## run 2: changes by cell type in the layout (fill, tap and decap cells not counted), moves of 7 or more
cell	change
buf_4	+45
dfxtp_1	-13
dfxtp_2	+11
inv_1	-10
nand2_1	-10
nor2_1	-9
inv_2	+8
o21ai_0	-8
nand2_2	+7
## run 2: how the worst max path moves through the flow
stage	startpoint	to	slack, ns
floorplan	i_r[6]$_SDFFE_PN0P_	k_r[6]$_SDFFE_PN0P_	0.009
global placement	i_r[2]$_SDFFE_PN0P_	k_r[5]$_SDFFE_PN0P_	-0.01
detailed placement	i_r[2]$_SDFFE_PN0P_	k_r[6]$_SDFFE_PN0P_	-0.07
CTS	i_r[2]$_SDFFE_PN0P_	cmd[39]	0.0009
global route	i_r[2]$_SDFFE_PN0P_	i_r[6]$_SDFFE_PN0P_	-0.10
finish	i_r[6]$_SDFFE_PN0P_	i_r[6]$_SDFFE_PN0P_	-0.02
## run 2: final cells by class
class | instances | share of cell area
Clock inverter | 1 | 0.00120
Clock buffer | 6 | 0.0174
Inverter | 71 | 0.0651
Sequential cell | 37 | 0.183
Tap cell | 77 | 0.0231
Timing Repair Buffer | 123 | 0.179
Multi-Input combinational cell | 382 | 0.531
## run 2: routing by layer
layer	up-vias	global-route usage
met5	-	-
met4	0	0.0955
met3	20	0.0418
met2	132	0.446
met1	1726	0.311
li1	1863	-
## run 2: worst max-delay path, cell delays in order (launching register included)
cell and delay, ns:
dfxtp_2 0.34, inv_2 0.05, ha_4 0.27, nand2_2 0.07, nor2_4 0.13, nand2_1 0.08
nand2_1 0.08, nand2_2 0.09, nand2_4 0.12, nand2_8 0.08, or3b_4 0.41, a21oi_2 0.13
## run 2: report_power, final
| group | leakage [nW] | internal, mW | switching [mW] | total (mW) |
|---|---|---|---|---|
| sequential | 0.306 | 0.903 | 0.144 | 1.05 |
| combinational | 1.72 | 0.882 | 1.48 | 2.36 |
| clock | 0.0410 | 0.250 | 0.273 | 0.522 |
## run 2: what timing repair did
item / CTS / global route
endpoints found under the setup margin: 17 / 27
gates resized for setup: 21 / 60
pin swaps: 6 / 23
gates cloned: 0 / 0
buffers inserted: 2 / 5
########################################
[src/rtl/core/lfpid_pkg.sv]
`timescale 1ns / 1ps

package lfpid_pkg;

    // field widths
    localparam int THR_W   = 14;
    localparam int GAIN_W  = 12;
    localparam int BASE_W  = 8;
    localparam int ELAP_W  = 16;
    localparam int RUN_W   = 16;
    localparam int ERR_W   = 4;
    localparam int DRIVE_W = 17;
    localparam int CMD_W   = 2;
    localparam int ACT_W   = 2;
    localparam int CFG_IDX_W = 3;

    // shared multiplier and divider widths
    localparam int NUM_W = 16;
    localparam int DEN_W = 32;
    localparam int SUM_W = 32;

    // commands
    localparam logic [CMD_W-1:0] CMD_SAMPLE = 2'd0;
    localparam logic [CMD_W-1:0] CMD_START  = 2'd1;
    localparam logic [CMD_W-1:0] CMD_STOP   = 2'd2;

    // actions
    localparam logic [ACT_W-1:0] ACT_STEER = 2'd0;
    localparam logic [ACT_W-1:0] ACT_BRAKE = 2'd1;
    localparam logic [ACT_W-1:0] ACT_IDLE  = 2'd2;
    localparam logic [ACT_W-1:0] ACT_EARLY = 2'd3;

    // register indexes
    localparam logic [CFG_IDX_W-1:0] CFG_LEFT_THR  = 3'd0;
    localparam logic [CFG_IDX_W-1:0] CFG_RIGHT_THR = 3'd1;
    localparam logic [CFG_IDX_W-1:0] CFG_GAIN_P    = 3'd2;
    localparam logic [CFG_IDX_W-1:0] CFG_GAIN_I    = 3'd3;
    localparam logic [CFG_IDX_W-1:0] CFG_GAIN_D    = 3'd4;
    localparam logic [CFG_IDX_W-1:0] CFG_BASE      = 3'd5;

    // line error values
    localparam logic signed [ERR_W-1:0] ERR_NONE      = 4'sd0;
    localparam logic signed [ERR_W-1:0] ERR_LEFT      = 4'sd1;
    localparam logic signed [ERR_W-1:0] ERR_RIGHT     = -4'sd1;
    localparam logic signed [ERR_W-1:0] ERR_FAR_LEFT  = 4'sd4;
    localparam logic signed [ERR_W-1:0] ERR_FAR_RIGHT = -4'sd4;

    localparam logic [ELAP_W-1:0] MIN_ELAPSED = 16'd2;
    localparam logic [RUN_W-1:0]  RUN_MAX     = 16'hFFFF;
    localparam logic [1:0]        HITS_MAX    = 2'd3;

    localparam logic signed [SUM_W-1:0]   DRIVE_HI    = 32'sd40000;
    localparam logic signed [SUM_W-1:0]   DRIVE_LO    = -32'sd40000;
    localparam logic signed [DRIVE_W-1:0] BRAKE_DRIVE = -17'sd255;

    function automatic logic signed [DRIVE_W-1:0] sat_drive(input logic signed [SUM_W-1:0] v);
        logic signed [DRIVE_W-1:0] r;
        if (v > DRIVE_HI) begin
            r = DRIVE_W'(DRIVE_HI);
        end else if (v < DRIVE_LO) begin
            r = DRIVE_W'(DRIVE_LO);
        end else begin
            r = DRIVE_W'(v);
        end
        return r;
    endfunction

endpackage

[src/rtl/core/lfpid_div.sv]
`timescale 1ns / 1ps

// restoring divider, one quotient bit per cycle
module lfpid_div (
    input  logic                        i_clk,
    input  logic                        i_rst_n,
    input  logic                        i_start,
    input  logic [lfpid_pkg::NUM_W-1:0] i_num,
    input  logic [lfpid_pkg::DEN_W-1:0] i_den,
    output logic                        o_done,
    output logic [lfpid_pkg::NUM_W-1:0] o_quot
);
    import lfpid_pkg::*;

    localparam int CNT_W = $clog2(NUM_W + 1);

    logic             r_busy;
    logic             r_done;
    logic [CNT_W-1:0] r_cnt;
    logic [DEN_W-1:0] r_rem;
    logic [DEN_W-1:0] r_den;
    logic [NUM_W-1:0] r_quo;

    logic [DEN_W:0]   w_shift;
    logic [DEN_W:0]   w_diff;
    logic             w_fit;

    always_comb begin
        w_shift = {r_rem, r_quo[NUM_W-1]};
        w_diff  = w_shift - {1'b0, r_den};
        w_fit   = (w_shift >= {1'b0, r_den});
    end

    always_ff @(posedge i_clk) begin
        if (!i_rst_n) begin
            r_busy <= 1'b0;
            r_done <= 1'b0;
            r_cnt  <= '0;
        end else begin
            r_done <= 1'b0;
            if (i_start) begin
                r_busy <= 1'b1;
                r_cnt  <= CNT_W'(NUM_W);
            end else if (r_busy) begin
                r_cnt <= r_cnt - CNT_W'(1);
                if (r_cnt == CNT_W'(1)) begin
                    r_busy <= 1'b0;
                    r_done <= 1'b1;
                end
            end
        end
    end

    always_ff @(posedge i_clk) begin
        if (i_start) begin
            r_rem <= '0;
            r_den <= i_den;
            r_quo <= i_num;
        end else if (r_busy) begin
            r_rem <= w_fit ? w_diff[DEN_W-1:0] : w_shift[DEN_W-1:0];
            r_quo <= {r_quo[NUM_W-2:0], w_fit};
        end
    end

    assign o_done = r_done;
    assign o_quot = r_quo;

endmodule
########################################
#### WORK TO COMPLETE:
Look above for the line that contains "## run 2: worst". Starting there, transcribe every line exactly until you have copied the line that contains "buffers inserted: 2 / 5".

#### RESPONSE BELOW:
## run 2: worst max-delay path, cell delays in order (launching register included)
cell and delay, ns:
dfxtp_2 0.34, inv_2 0.05, ha_4 0.27, nand2_2 0.07, nor2_4 0.13, nand2_1 0.08
nand2_1 0.08, nand2_2 0.09, nand2_4 0.12, nand2_8 0.08, or3b_4 0.41, a21oi_2 0.13
## run 2: report_power, final
| group | leakage [nW] | internal, mW | switching [mW] | total (mW) |
|---|---|---|---|---|
| sequential | 0.306 | 0.903 | 0.144 | 1.05 |
| combinational | 1.72 | 0.882 | 1.48 | 2.36 |
| clock | 0.0410 | 0.250 | 0.273 | 0.522 |
## run 2: what timing repair did
item / CTS / global route
endpoints found under the setup margin: 17 / 27
gates resized for setup: 21 / 60
pin swaps: 6 / 23
gates cloned: 0 / 0
buffers inserted: 2 / 5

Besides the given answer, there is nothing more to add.